● **The input**:
#####

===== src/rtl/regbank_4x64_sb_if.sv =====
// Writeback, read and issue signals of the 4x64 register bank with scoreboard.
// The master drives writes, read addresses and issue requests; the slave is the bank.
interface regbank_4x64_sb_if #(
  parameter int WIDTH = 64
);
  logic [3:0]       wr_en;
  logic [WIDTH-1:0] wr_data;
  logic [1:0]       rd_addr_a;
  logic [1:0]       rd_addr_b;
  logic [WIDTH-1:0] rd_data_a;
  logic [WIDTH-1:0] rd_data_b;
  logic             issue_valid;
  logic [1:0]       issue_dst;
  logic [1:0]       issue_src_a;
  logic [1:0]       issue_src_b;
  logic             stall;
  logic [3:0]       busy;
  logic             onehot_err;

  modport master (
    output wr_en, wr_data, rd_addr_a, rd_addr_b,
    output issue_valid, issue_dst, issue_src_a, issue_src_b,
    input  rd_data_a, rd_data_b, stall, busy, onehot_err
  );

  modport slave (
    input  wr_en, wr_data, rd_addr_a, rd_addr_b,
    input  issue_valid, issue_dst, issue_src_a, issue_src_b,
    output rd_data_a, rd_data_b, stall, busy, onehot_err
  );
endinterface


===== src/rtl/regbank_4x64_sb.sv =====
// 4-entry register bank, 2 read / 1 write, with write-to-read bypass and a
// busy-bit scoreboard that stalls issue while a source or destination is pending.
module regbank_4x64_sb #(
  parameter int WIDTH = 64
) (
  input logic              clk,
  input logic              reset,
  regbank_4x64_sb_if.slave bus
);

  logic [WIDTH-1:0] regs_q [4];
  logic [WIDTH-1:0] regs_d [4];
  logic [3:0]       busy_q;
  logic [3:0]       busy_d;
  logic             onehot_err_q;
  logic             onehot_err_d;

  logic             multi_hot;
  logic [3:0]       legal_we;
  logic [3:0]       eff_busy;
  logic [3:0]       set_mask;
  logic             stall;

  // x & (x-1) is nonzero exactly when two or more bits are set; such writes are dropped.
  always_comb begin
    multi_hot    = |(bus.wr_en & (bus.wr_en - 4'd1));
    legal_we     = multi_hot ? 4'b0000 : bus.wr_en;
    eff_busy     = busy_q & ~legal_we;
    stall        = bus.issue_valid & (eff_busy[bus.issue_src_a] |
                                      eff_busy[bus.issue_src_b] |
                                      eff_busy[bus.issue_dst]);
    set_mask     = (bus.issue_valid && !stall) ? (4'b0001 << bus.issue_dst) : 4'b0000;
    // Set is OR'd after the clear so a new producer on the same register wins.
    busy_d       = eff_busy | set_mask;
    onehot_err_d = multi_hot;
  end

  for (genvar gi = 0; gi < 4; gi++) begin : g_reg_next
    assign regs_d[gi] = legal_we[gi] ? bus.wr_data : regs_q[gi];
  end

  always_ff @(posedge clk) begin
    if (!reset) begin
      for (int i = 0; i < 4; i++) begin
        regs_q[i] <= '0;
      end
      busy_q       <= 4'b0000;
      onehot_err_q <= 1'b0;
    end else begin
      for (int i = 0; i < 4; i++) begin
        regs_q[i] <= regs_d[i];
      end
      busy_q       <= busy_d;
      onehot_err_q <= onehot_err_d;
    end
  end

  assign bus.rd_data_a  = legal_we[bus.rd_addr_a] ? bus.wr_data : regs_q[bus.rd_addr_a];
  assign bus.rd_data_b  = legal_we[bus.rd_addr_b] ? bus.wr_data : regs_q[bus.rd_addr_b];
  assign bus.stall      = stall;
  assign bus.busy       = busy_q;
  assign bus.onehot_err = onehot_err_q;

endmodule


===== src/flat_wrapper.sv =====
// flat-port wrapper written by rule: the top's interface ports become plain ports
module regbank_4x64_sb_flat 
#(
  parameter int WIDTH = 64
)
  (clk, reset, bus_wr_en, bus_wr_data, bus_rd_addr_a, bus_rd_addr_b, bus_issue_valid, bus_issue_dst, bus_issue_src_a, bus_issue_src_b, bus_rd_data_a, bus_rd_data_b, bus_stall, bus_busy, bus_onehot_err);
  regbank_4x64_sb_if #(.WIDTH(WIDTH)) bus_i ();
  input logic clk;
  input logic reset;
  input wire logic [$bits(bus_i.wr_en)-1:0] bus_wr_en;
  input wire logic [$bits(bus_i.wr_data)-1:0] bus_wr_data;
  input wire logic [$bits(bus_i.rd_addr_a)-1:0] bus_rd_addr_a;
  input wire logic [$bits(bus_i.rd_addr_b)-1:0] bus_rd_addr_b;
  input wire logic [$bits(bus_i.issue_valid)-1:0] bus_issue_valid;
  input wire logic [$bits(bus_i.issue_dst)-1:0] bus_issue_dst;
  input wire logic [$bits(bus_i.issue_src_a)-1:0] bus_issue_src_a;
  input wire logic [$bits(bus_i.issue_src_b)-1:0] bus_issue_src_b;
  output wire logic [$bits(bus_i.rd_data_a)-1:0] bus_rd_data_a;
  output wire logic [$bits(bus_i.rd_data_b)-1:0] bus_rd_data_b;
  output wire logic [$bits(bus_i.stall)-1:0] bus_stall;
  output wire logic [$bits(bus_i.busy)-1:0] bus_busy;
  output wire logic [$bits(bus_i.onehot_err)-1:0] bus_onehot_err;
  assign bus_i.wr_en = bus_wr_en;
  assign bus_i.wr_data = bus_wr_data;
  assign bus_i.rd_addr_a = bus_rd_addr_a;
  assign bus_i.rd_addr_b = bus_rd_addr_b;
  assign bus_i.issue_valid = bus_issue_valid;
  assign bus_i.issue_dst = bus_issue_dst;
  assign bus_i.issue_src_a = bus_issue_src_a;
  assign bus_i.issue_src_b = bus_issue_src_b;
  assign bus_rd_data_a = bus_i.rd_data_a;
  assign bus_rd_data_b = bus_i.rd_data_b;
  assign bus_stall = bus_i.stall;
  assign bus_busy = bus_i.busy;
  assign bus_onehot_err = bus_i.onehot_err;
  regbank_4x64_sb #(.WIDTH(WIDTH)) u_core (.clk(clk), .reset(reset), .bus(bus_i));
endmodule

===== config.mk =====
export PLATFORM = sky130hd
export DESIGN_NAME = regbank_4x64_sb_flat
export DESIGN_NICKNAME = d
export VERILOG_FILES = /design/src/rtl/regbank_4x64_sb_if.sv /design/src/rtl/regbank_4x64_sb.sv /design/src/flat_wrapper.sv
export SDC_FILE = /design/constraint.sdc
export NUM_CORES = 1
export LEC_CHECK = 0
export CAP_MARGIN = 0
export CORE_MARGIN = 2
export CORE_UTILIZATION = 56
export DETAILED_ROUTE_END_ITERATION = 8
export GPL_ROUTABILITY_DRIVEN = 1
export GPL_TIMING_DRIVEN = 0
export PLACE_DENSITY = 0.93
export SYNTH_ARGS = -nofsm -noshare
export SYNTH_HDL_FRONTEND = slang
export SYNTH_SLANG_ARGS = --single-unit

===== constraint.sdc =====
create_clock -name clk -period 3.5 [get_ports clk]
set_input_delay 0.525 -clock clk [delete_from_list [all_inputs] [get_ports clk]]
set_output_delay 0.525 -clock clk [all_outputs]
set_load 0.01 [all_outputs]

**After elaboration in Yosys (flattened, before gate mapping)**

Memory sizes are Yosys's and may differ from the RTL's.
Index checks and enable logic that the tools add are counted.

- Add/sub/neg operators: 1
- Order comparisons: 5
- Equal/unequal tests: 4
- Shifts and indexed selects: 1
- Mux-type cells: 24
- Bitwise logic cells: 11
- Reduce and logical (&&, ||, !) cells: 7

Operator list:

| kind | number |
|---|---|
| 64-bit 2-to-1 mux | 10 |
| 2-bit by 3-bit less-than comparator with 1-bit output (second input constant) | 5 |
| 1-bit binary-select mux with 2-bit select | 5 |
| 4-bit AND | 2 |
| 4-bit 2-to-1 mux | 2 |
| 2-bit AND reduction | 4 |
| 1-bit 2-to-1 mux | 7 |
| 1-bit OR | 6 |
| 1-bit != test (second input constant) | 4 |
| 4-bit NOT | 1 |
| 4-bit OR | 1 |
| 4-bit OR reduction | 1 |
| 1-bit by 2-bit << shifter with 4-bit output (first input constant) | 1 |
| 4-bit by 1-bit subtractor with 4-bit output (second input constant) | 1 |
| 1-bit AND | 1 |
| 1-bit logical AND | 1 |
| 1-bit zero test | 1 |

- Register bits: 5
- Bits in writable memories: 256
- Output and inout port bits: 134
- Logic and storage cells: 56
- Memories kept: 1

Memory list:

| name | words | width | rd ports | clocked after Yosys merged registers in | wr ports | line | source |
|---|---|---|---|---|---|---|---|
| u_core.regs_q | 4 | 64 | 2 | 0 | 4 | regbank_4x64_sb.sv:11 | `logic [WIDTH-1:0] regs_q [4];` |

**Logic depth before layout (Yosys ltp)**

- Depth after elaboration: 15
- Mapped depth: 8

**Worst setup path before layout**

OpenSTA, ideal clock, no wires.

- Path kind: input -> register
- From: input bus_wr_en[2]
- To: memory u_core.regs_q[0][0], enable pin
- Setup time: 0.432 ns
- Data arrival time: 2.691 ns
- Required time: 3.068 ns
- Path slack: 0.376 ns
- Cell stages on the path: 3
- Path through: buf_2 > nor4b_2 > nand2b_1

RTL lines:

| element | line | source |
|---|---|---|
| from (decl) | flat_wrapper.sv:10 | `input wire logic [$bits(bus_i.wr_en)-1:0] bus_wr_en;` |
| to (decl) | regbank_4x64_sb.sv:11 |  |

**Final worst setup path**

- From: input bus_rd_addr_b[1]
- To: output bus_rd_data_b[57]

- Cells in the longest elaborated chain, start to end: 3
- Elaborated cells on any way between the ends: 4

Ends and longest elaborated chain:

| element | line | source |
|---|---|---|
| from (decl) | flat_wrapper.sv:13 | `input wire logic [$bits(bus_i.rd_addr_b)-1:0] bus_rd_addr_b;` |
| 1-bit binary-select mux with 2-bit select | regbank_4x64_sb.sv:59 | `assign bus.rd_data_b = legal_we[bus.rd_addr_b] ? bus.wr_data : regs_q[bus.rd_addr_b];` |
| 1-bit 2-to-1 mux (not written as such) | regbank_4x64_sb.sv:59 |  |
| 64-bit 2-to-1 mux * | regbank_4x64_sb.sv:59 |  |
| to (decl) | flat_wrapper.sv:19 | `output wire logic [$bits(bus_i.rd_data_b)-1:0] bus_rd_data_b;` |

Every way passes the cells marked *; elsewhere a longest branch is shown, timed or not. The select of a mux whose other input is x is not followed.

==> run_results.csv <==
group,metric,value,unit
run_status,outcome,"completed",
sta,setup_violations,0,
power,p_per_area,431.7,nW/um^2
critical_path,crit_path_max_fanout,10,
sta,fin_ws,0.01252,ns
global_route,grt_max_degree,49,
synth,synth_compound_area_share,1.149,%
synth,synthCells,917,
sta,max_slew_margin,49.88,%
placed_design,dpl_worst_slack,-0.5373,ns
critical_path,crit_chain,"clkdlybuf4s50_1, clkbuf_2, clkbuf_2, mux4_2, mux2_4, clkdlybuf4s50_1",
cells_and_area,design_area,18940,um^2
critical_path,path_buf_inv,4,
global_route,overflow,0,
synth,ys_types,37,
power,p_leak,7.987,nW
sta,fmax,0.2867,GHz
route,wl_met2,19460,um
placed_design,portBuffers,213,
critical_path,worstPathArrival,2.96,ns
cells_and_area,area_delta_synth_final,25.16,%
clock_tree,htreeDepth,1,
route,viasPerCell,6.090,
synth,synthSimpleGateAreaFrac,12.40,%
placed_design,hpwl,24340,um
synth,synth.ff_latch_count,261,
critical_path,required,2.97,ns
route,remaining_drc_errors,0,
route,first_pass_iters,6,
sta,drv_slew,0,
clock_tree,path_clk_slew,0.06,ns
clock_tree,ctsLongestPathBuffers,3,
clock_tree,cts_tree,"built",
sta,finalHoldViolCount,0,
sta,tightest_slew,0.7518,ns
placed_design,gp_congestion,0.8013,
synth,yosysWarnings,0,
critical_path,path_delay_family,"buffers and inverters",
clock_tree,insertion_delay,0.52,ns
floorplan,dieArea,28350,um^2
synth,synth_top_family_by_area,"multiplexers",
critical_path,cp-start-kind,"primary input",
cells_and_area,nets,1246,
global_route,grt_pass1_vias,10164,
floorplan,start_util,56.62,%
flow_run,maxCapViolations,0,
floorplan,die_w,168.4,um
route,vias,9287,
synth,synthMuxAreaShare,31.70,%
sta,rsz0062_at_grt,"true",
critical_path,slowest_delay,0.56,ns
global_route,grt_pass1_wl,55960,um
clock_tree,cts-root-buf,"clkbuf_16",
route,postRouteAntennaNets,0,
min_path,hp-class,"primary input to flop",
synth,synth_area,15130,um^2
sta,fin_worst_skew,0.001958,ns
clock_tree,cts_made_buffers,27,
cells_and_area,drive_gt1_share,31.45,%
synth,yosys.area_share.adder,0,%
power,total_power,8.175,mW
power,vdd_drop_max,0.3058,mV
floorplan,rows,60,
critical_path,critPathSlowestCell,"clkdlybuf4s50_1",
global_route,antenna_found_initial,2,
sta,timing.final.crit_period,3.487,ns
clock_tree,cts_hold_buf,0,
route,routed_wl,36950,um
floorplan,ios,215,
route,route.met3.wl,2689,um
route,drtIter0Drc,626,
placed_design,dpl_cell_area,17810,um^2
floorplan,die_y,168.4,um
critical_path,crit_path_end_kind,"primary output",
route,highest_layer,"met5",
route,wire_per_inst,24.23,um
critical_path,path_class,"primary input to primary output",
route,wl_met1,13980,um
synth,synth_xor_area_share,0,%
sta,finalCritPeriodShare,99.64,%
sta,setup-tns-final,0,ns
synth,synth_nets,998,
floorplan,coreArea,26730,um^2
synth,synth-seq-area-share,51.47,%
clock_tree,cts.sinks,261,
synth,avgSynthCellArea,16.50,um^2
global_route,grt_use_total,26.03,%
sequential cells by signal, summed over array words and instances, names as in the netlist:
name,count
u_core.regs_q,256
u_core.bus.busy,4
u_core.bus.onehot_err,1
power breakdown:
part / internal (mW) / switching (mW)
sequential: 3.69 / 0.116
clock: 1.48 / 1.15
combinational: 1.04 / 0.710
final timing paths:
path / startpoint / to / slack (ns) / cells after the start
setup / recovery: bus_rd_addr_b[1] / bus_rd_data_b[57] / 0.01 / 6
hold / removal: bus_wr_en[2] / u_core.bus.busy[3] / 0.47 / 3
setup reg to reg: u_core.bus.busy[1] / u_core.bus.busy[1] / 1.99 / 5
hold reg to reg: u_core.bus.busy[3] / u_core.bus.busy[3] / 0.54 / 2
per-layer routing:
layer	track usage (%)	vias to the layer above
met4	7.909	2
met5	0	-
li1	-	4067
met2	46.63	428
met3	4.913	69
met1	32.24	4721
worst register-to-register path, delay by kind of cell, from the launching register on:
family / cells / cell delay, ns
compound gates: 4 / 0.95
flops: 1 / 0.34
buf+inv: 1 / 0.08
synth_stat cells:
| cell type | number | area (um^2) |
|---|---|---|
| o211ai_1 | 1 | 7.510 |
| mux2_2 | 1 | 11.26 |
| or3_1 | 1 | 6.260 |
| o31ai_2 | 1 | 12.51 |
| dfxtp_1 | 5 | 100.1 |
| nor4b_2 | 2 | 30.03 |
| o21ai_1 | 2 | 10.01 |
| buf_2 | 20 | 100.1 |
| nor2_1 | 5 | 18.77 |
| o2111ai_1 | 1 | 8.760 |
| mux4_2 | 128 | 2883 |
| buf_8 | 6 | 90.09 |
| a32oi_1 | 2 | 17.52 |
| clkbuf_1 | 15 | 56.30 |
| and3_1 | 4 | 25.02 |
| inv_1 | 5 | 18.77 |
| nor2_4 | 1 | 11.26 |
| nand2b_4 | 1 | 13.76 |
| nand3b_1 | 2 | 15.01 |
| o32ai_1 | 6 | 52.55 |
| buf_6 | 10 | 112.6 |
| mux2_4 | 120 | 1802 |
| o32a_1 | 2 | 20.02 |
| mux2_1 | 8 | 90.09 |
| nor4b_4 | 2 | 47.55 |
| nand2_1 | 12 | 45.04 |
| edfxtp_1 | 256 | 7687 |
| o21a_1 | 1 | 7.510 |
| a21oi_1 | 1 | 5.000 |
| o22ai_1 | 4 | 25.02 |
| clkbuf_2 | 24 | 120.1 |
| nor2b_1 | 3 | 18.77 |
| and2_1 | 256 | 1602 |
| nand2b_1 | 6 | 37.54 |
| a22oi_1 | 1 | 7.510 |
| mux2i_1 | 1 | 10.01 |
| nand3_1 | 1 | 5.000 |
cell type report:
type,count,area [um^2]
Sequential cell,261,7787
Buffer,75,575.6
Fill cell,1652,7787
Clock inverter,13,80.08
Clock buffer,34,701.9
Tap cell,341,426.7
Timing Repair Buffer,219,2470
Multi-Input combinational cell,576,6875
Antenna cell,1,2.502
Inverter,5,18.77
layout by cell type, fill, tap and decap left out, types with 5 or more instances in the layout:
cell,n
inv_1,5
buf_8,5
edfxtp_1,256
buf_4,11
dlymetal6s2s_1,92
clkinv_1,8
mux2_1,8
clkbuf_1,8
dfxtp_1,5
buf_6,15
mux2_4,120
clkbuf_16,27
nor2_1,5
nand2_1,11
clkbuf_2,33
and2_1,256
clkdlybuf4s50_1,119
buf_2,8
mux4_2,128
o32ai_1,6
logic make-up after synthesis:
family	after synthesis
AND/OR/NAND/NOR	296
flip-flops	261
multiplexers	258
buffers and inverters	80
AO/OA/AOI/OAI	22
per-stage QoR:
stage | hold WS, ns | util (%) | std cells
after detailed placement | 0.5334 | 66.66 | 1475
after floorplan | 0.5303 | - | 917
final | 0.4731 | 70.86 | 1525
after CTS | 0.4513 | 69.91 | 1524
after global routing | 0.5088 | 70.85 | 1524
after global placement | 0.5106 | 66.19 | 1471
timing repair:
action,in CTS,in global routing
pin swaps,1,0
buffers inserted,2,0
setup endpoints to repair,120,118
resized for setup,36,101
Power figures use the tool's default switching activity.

#####

Could you output, exactly and with nothing else, the lines from the start of the records through the line containing "bus.issue_valid & (eff_busy[bus.issue_src_a] |"?

● **Task result**:
===== src/rtl/regbank_4x64_sb_if.sv =====
// Writeback, read and issue signals of the 4x64 register bank with scoreboard.
// The master drives writes, read addresses and issue requests; the slave is the bank.
interface regbank_4x64_sb_if #(
  parameter int WIDTH = 64
);
  logic [3:0]       wr_en;
  logic [WIDTH-1:0] wr_data;
  logic [1:0]       rd_addr_a;
  logic [1:0]       rd_addr_b;
  logic [WIDTH-1:0] rd_data_a;
  logic [WIDTH-1:0] rd_data_b;
  logic             issue_valid;
  logic [1:0]       issue_dst;
  logic [1:0]       issue_src_a;
  logic [1:0]       issue_src_b;
  logic             stall;
  logic [3:0]       busy;
  logic             onehot_err;

  modport master (
    output wr_en, wr_data, rd_addr_a, rd_addr_b,
    output issue_valid, issue_dst, issue_src_a, issue_src_b,
    input  rd_data_a, rd_data_b, stall, busy, onehot_err
  );

  modport slave (
    input  wr_en, wr_data, rd_addr_a, rd_addr_b,
    input  issue_valid, issue_dst, issue_src_a, issue_src_b,
    output rd_data_a, rd_data_b, stall, busy, onehot_err
  );
endinterface


===== src/rtl/regbank_4x64_sb.sv =====
// 4-entry register bank, 2 read / 1 write, with write-to-read bypass and a
// busy-bit scoreboard that stalls issue while a source or destination is pending.
module regbank_4x64_sb #(
  parameter int WIDTH = 64
) (
  input logic              clk,
  input logic              reset,
  regbank_4x64_sb_if.slave bus
);

  logic [WIDTH-1:0] regs_q [4];
  logic [WIDTH-1:0] regs_d [4];
  logic [3:0]       busy_q;
  logic [3:0]       busy_d;
  logic             onehot_err_q;
  logic             onehot_err_d;

  logic             multi_hot;
  logic [3:0]       legal_we;
  logic [3:0]       eff_busy;
  logic [3:0]       set_mask;
  logic             stall;

  // x & (x-1) is nonzero exactly when two or more bits are set; such writes are dropped.
  always_comb begin
    multi_hot    = |(bus.wr_en & (bus.wr_en - 4'd1));
    legal_we     = multi_hot ? 4'b0000 : bus.wr_en;
    eff_busy     = busy_q & ~legal_we;
    stall        = bus.issue_valid & (eff_busy[bus.issue_src_a] |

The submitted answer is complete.